Talk:Review Webserver Metafiles for Information Leakage (OTG-INFO-003)
It could be added that, from an attacker point of view, the robots.txt file can provide some useful information on the structure of the web server, e.g., directories that are supposed to be "private".
Marco 18:11, 17 August 2008 (EDT)
The intent of robots.txt is *not* to specify access control for directories. Hence to quote the wiki page "Web spiders/robots/crawlers can intentionally ignore the Disallow directives specified in a robots.txt file . Hence, robots.txt should not be considered as a mechanism to enforce restrictions on how web content is accessed, stored, or republished by third parties.".

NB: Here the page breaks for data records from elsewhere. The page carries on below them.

[src/rtl/tksd_pkg.sv]
// tksd_pkg: key codes, byte constants and the key sequence table shared by
// the terminal key sequence decoder and its decode stage
// no dependencies
package tksd_pkg;

  localparam int PENDING_DEPTH_DEF = 8;
  localparam int NUM_SEQS          = 12;
  localparam int SEQ_MAX           = 4;
  localparam int SEQ_LEN_W         = 3;

  localparam logic [3:0] KEY_NONE       = 4'd0;
  localparam logic [3:0] KEY_PRINTABLE  = 4'd1;
  localparam logic [3:0] KEY_ENTER      = 4'd2;
  localparam logic [3:0] KEY_TABLE_BASE = 4'd3;

  localparam logic [7:0] CH_ESC     = 8'h1B;
  localparam logic [7:0] CH_LBRACK  = 8'h5B;
  localparam logic [7:0] CH_CR      = 8'h0D;
  localparam logic [7:0] PRINT_LO   = 8'h20;
  localparam logic [7:0] PRINT_HI   = 8'h7E;
  localparam logic [7:0] CH_DEL     = 8'h7F;
  localparam logic [7:0] CH_TAB     = 8'h09;
  localparam logic [7:0] CH_BS      = 8'h08;
  localparam logic [7:0] CH_UPPER_K = 8'h4B;
  localparam logic [7:0] CH_TWO     = 8'h32;
  localparam logic [7:0] CH_UPPER_J = 8'h4A;
  localparam logic [7:0] CH_UPPER_H = 8'h48;
  localparam logic [7:0] CH_UPPER_A = 8'h41;
  localparam logic [7:0] CH_UPPER_B = 8'h42;
  localparam logic [7:0] CH_UPPER_C = 8'h43;
  localparam logic [7:0] CH_UPPER_D = 8'h44;
  localparam logic [7:0] CH_SOH     = 8'h01;
  localparam logic [7:0] CH_NUL     = 8'h00;

  typedef struct packed {
    logic [3:0] key;
    logic       update;
    logic       clear;
  } tksd_dec_t;

  // sequence bytes, first byte in the top bits
  function automatic logic [8*SEQ_MAX-1:0] seq_word(input logic [3:0] k);
    logic [8*SEQ_MAX-1:0] w;
    case (k)
      4'd0:    w = {CH_ESC, CH_LBRACK, CH_UPPER_A, CH_NUL};
      4'd1:    w = {CH_ESC, CH_LBRACK, CH_UPPER_B, CH_NUL};
      4'd2:    w = {CH_ESC, CH_LBRACK, CH_UPPER_D, CH_NUL};
      4'd3:    w = {CH_ESC, CH_LBRACK, CH_UPPER_C, CH_NUL};
      4'd4:    w = {CH_TAB, CH_NUL, CH_NUL, CH_NUL};
      4'd5:    w = {CH_BS, CH_NUL, CH_NUL, CH_NUL};
      4'd6:    w = {CH_DEL, CH_NUL, CH_NUL, CH_NUL};
      4'd7:    w = {CH_ESC, CH_LBRACK, CH_UPPER_K, CH_NUL};
      4'd8:    w = {CH_ESC, CH_LBRACK, CH_TWO, CH_UPPER_K};
      4'd9:    w = {CH_ESC, CH_LBRACK, CH_SOH, CH_UPPER_D};
      4'd10:   w = {CH_ESC, CH_LBRACK, CH_TWO, CH_UPPER_J};
      4'd11:   w = {CH_ESC, CH_LBRACK, CH_UPPER_H, CH_NUL};
      default: w = '0;
    endcase
    return w;
  endfunction

  function automatic logic [SEQ_LEN_W-1:0] seq_len(input logic [3:0] k);
    logic [SEQ_LEN_W-1:0] n;
    case (k)
      4'd4, 4'd5, 4'd6:   n = 3'd1;
      4'd8, 4'd9, 4'd10:  n = 3'd4;
      4'd0, 4'd1, 4'd2, 4'd3, 4'd7, 4'd11: n = 3'd3;
      default:            n = 3'd0;
    endcase
    return n;
  endfunction

endpackage

[src/rtl/tksd_decode.sv]
// tksd_decode: classifies one byte as printable or enter, or appends it to the
// pending sequence and matches that against the key table; depends on tksd_pkg
module tksd_decode #(
  parameter int PENDING_DEPTH = tksd_pkg::PENDING_DEPTH_DEF,
  localparam int CNT_W = $clog2(PENDING_DEPTH + 1)
) (
  input  logic [7:0]                           rx_byte,
  input  logic [tksd_pkg::SEQ_MAX-1:0][7:0]    pend_bytes,
  input  logic [CNT_W-1:0]                     pend_count,
  output logic [tksd_pkg::SEQ_MAX-1:0][7:0]    bytes_next,
  output tksd_pkg::tksd_dec_t                  dec
);

  logic [tksd_pkg::SEQ_MAX-1:0][7:0]     bytes_app;
  logic [CNT_W-1:0]                      count_inc;
  logic [8*tksd_pkg::SEQ_MAX-1:0]        word;
  logic [tksd_pkg::SEQ_LEN_W-1:0]        len;
  logic                                  same;
  logic                                  found;
  logic [3:0]                            key_hit;
  logic                                  printable;

  always_comb begin
    bytes_app = pend_bytes;
    for (int i = 0; i < tksd_pkg::SEQ_MAX; i++) begin
      if (pend_count == CNT_W'(i)) begin
        bytes_app[i] = rx_byte;
      end
    end
    count_inc = pend_count + CNT_W'(1);

    found   = 1'b0;
    key_hit = tksd_pkg::KEY_NONE;
    word    = '0;
    len     = '0;
    same    = 1'b0;
    for (int k = 0; k < tksd_pkg::NUM_SEQS; k++) begin
      word = tksd_pkg::seq_word(4'(k));
      len  = tksd_pkg::seq_len(4'(k));
      same = (count_inc == CNT_W'(len));
      for (int i = 0; i < tksd_pkg::SEQ_MAX; i++) begin
        if ((3'(i) < len) && (bytes_app[i] != word[8*(tksd_pkg::SEQ_MAX-i)-1 -: 8])) begin
          same = 1'b0;
        end
      end
      if (same && !found) begin
        found   = 1'b1;
        key_hit = tksd_pkg::KEY_TABLE_BASE + 4'(k);
      end
    end
  end

  assign printable = rx_byte inside {[tksd_pkg::PRINT_LO:tksd_pkg::PRINT_HI]};

  always_comb begin
    dec.key    = tksd_pkg::KEY_NONE;
    dec.update = 1'b0;
    dec.clear  = 1'b0;
    if (printable && (pend_count == '0)) begin
      dec.key = tksd_pkg::KEY_PRINTABLE;
    end else if (rx_byte == tksd_pkg::CH_CR) begin
      dec.key = tksd_pkg::KEY_ENTER;
    end else begin
      dec.update = 1'b1;
      if (found) begin
        dec.key   = key_hit;
        dec.clear = 1'b1;
      end else if (count_inc == CNT_W'(PENDING_DEPTH)) begin
        dec.clear = 1'b1;
      end
    end
  end

  assign bytes_next = bytes_app;

endmodule

[src/rtl/terminal_key_sequence_decoder.sv]
// terminal_key_sequence_decoder: input word register, pending sequence
// state and key code output register; depends on tksd_pkg, tksd_decode
//
//   channel  handshake             payload
//   input    in_valid / in_stall   rx_byte  [7:0]
//   output   out_valid / out_stall key_code [3:0]
//
// one word per cycle while the output is not stalled; a word is decoded from
// the input register after it is taken, and its key code is registered into
// the output register when the output advances
// the pending count updates at the same edge as the key code, so back to back words see it
// rst clears the pending count and both valid flags
// a stalled output holds the input register, which then stalls the input
module terminal_key_sequence_decoder #(
  parameter int PENDING_DEPTH = tksd_pkg::PENDING_DEPTH_DEF
) (
  input  logic       clk,
  input  logic       rst,
  input  logic       in_valid,
  output logic       in_stall,
  input  logic [7:0] rx_byte,
  output logic       out_valid,
  input  logic       out_stall,
  output logic [3:0] key_code
);

  localparam int CNT_W = $clog2(PENDING_DEPTH + 1);

  logic                                 in_full;
  logic [7:0]                           in_byte;
  logic [tksd_pkg::SEQ_MAX-1:0][7:0]    pend_bytes;
  logic [tksd_pkg::SEQ_MAX-1:0][7:0]    bytes_next;
  logic [CNT_W-1:0]                     pend_count;
  logic [CNT_W-1:0]                     pend_count_next;
  tksd_pkg::tksd_dec_t                  dec;
  logic                                 adv;

  tksd_decode #(
    .PENDING_DEPTH(PENDING_DEPTH)
  ) u_decode (
    .rx_byte    (in_byte),
    .pend_bytes (pend_bytes),
    .pend_count (pend_count),
    .bytes_next (bytes_next),
    .dec        (dec)
  );

  assign adv      = in_full && (!out_valid || !out_stall);
  assign in_stall = in_full && !adv;

  always_comb begin
    pend_count_next = pend_count;
    if (dec.clear) begin
      pend_count_next = '0;
    end else if (dec.update) begin
      pend_count_next = pend_count + CNT_W'(1);
    end
  end

  always_ff @(posedge clk) begin
    if (rst) begin
      in_full    <= 1'b0;
      out_valid  <= 1'b0;
      pend_count <= '0;
    end else begin
      if (in_valid && !in_stall) begin
        in_full <= 1'b1;
      end else if (adv) begin
        in_full <= 1'b0;
      end
      if (adv) begin
        out_valid  <= 1'b1;
        pend_count <= pend_count_next;
      end else if (!out_stall) begin
        out_valid <= 1'b0;
      end
    end
  end

  always_ff @(posedge clk) begin
    if (in_valid && !in_stall) begin
      in_byte <= rx_byte;
    end
    if (adv) begin
      key_code <= dec.key;
      if (dec.update) begin
        pend_bytes <= bytes_next;
      end
    end
  end

  // pending count never reaches the depth between words
  assert property (@(posedge clk) disable iff (rst)
    pend_count < CNT_W'(PENDING_DEPTH))
    else $error("pending count at or above depth");

  // input stall only when the output register is full and held
  assert property (@(posedge clk) disable iff (rst)
    in_stall |-> (in_full && out_valid && out_stall))
    else $error("input stalled without output back pressure");

  // a table key empties the pending sequence
  assert property (@(posedge clk) disable iff (rst)
    (adv && (dec.key >= tksd_pkg::KEY_TABLE_BASE)) |=> (pend_count == '0))
    else $error("pending sequence kept after key match");

  // printable and enter leave the pending sequence alone
  assert property (@(posedge clk) disable iff (rst)
    (adv && ((dec.key == tksd_pkg::KEY_PRINTABLE) || (dec.key == tksd_pkg::KEY_ENTER)))
      |=> (pend_count == $past(pend_count)))
    else $error("pending count changed on printable or enter");

endmodule
[config.mk]
export PLATFORM = sky130hd
export DESIGN_NAME = terminal_key_sequence_decoder
export DESIGN_NICKNAME = d
export VERILOG_FILES = /design/src/rtl/tksd_pkg.sv /design/src/rtl/tksd_decode.sv /design/src/rtl/terminal_key_sequence_decoder.sv
export SDC_FILE = /design/constraint.sdc
export NUM_CORES = 1
export LEC_CHECK = 0
export ABC_AREA = 1
export BUFFER_PORTS_ARGS = -buffer_cell sky130_fd_sc_hd__buf_4
export CAP_MARGIN = 20
export CORE_MARGIN = 2
export CORE_UTILIZATION = 54
export CTS_CLUSTER_DIAMETER = 60
export DETAILED_ROUTE_END_ITERATION = 8
export PLACE_DENSITY = 0.75
export SYNTH_ARGS = -nofsm -noshare
export SYNTH_HDL_FRONTEND = slang
export SYNTH_HIERARCHICAL = 1
export SYNTH_SLANG_ARGS = --single-unit
[constraint.sdc]
create_clock -name clk -period 2.96 [get_ports clk]
set_clock_uncertainty 0.2 [all_clocks]
set_input_delay 0.148 -clock clk [delete_from_list [all_inputs] [get_ports clk]]
set_output_delay 0.148 -clock clk [all_outputs]
set_load 0.1 [all_outputs]
==> flow_summary.json <==
{
  "drtAntennaViolNets": 0,
  "die_w_um": 76.5,
  "port_buffers": 17,
  "syn_area_per_cell_um2": 8.73,
  "synth_top_area_share_pct": 46.6,
  "grtUsageMet2_pct": 34.5,
  "critical_path_required_ps": 2960,
  "ys_seq_area_share_pct": 50.8,
  "dieArea_um2": 5850,
  "track_usage_pct": 20.5,
  "min_period_ps": 2790,
  "initial_utilization_pct": 55.9,
  "pwr_density_cell_nw_per_um2": 419,
  "leakagePower_nw": 1.57,
  "fmax_ghz": 0.359,
  "path_clk_slew_ps": 80,
  "reg2regPathDepth": 18,
  "grt_start_max_net_pins": 33,
  "slew_viol_final": 0,
  "synth_warnings": 6,
  "min_period_over_period_pct": 94.2,
  "placed_area_um2": 3060,
  "hold_depth": 2,
  "synth_ff_type": "edfxtp_1",
  "grt_pass1_wl_um": 9530,
  "yosysMostFrequentCell": "nand2_1",
  "overflow": 0,
  "start_kind": "flip-flop",
  "endpoint_kind": "flip-flop",
  "syn-num-nets": 338,
  "worstMarginPinSlew_ps": 390,
  "core_um2": 5070,
  "insertion_delay_ps": 300,
  "synth_edf_count": 44,
  "synthDistinctLibCells": 29,
  "avgRoutedWirePerCell_um": 13.4,
  "hold_class": "flip-flop to flip-flop",
  "cp.arrival_ps": 2790,
  "cts_tree": "done",
  "drc": 0,
  "synth-seq-cells": 50,
  "gp_congestion": 0.900,
  "synth_common_cells": "nand2_1 (73), inv_1 (61), edfxtp_1 (44), nor2_1 (26), nand3_1 (24)",
  "ios": 18,
  "htreeDepth": 2,
  "reg2reg_slack_ps": 170,
  "status": "finished, final reports clean",
  "cts_sinks": 50,
  "root_buffer": "clkbuf_8",
  "area_growth_pct": 24.8,
  "cts-buffers-inserted": 5,
  "relSlewSlack_pct": 73.9,
  "antenna_found_initial": 0,
  "grt.met3_usage_pct": 3.67,
  "yosys-top-cells-area": "edfxtp_1 (47%), nand2_1 (9.7%), inv_1 (8.1%)",
  "grt_pass1_vias": 2089,
  "place_ws_ps": -18.8,
  "antennaDiodeCount": 0,
  "finalSetupViolations": 0,
  "grt_busiest_layer": "met2",
  "hold_viol_final": 0,
  "seqCellArea_um2": 1450,
  "vdd.ir_drop.worst_mv": 0.307,
  "worst_slack_ps": 172,
  "drive_above_1_share_pct": 30.8,
  "synthCells": 325,
  "multi_input_area_um2": 1250,
  "maxCapViolations": 0,
  "fillers": 383,
  "yosysTopAreaCell": "edfxtp_1",
  "nNetsFinal": 389,
  "drtIter0Drc": 190,
  "rows": 26,
  "drt-pass1-iter-count": 4,
  "syn-cell-area_um2": 2840,
  "routed_wl_um": 6010,
  "ys_async_sr_fraction_pct": 0,
  "worstPathMaxFanout": 6,
  "via_count": 2275,
  "viasPerCell": 5.09,
  "cts_buffer_depth": 2,
  "gr-usage-met1_pct": 27.1,
  "die_y_um": 76.5,
  "critical_path_class": "flip-flop to flip-flop",
  "fin_area_um2": 3540,
  "dp_hpwl_um": 4040
}
## cells in the final DEF (no fill, tap or decap), types with 4 or more instances in the layout
cell	instances
nand2_1	69
inv_1	60
edfxtp_1	44
buf_4	30
nor2_1	20
nand2_2	17
nand3_1	16
nand4_1	12
o21ai_2	12
dlygate4sd3_1	11
nor2_4	10
nand3_2	8
o21ai_1	8
nor2_2	6
nor3_1	6
clkbuf_8	5
o21ai_0	4
a21oi_1	4
inv_2	4
## final timing paths
| path | start | to |
|---|---|---|
| worst max-delay path | pend_count[3] | pend_count[2] |
| worst min-delay path | pend_count[3] | pend_count[3] |
| worst max register to register | pend_count[3] | pend_count[2] |
| worst min register to register | pend_count[3] | pend_count[3] |
## area by class of cell
class | count | share of cell area (%)
Sequential cell | 50 | 41.1
Multi-Input combinational cell | 208 | 35.3
Timing Repair Buffer | 47 | 11.9
Inverter | 64 | 6.78
Tap cell | 70 | 2.47
Clock buffer | 5 | 1.94
Clock inverter | 3 | 0.459
## through the flow
| stage | cells | setup TNS [ps] | total power [mW] | util [%] | hold WS (ps) |
|---|---|---|---|---|---|
| 2_1_floorplan | 325 | 0 | 1.02 | - | 17.1 |
| 3_3_place_gp | 414 | 0 | 1.07 | 60.4 | 126 |
| 3_5_place_dp | 414 | -18.8 | 1.08 | 60.4 | 127 |
| 4_1_cts | 433 | 0 | 1.47 | 64.3 | 353 |
| 5_1_grt | 447 | -145 | 1.54 | 69.8 | 355 |
| 6_report | 447 | 0 | 1.48 | 69.8 | 352 |
## power by group
group          total (mW)  switching (mW)  internal (mW)
Sequential          0.834          0.0235          0.811
Clock               0.383           0.220          0.163
Combinational       0.265           0.174         0.0910
## per-layer routing
layer  wire [µm]  part of all wire, %
met5           0                    0
met2        2950                   49
met4         108                  1.8
met3         433                  7.2
met1        2510                   42
## flip-flops by register name, summed over array words and instances (netlist names)
register,cells
in_byte,8
pend_count,4
in_full,1
out_valid,1
pend_bytes,32
key_code,4
## cell families after synthesis
logic type	share of synthesized area [%]
AND/OR/NAND/NOR	31.4
flip-flops	50.8
AO/OA/AOI/OAI	7.14
buffers and inverters	10.2
adder cells (fa/ha/maj)	0.441
## critical path, stage by stage (launching register included)
cell	delay, ps
dfxtp_4	370
nor2_4	120
buf_12	140
nand3_4	130
buf_4	180
o21ai_2	140
nand2_2	100
nor3_4	260
nand4_1	210
nand3_2	140
nor2_1	60
nand2_1	90
nor2_2	40
nand3_2	120
nor2_4	50
nor2_4	150
nand3_1	90
nand2_1	60
nor2_1	30
## repair_timing
action,4_1_cts,5_1_grt
gates resized for setup,1,43
pin swaps,0,11
endpoints found under the hold margin,12,0
setup endpoints to repair,3,4
hold buffers,11,0
setup buffers,0,12
gates cloned,0,2
Power figures use the tool's default switching activity.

If you believe this is not your communicated clearly or could be reworded then please amend the wiki page.
cmlh 12:34, 24 August 2008 (GMT +10)
v3 Review Comments
I don't see anything here about actually testing robots.txt or using Spiders/Robots/Crawlers to do anything to the web app. It's nice that we can DL the file and that it contains some interesting information and that there's a google tool that can do some analysis of it (though we haven't explained what google webmaster tools gives you or provided an example of the output), but where would that lead a tester or attacker?
Rick.mitchell 09:39, 3 September 2008 (EDT)
Reply from @cmlh
Rick may have overlooked the quote "Hence, robots.txt should not be considered as a mechanism to enforce restrictions on how web content is accessed, stored, or republished by third parties. " from in the "How to Test" section of v3.
The lack of the "Google Webmaster Tools" example is due to me not being the webmaster of owasp.org. This can be resolved in v4 once the webmaster is known.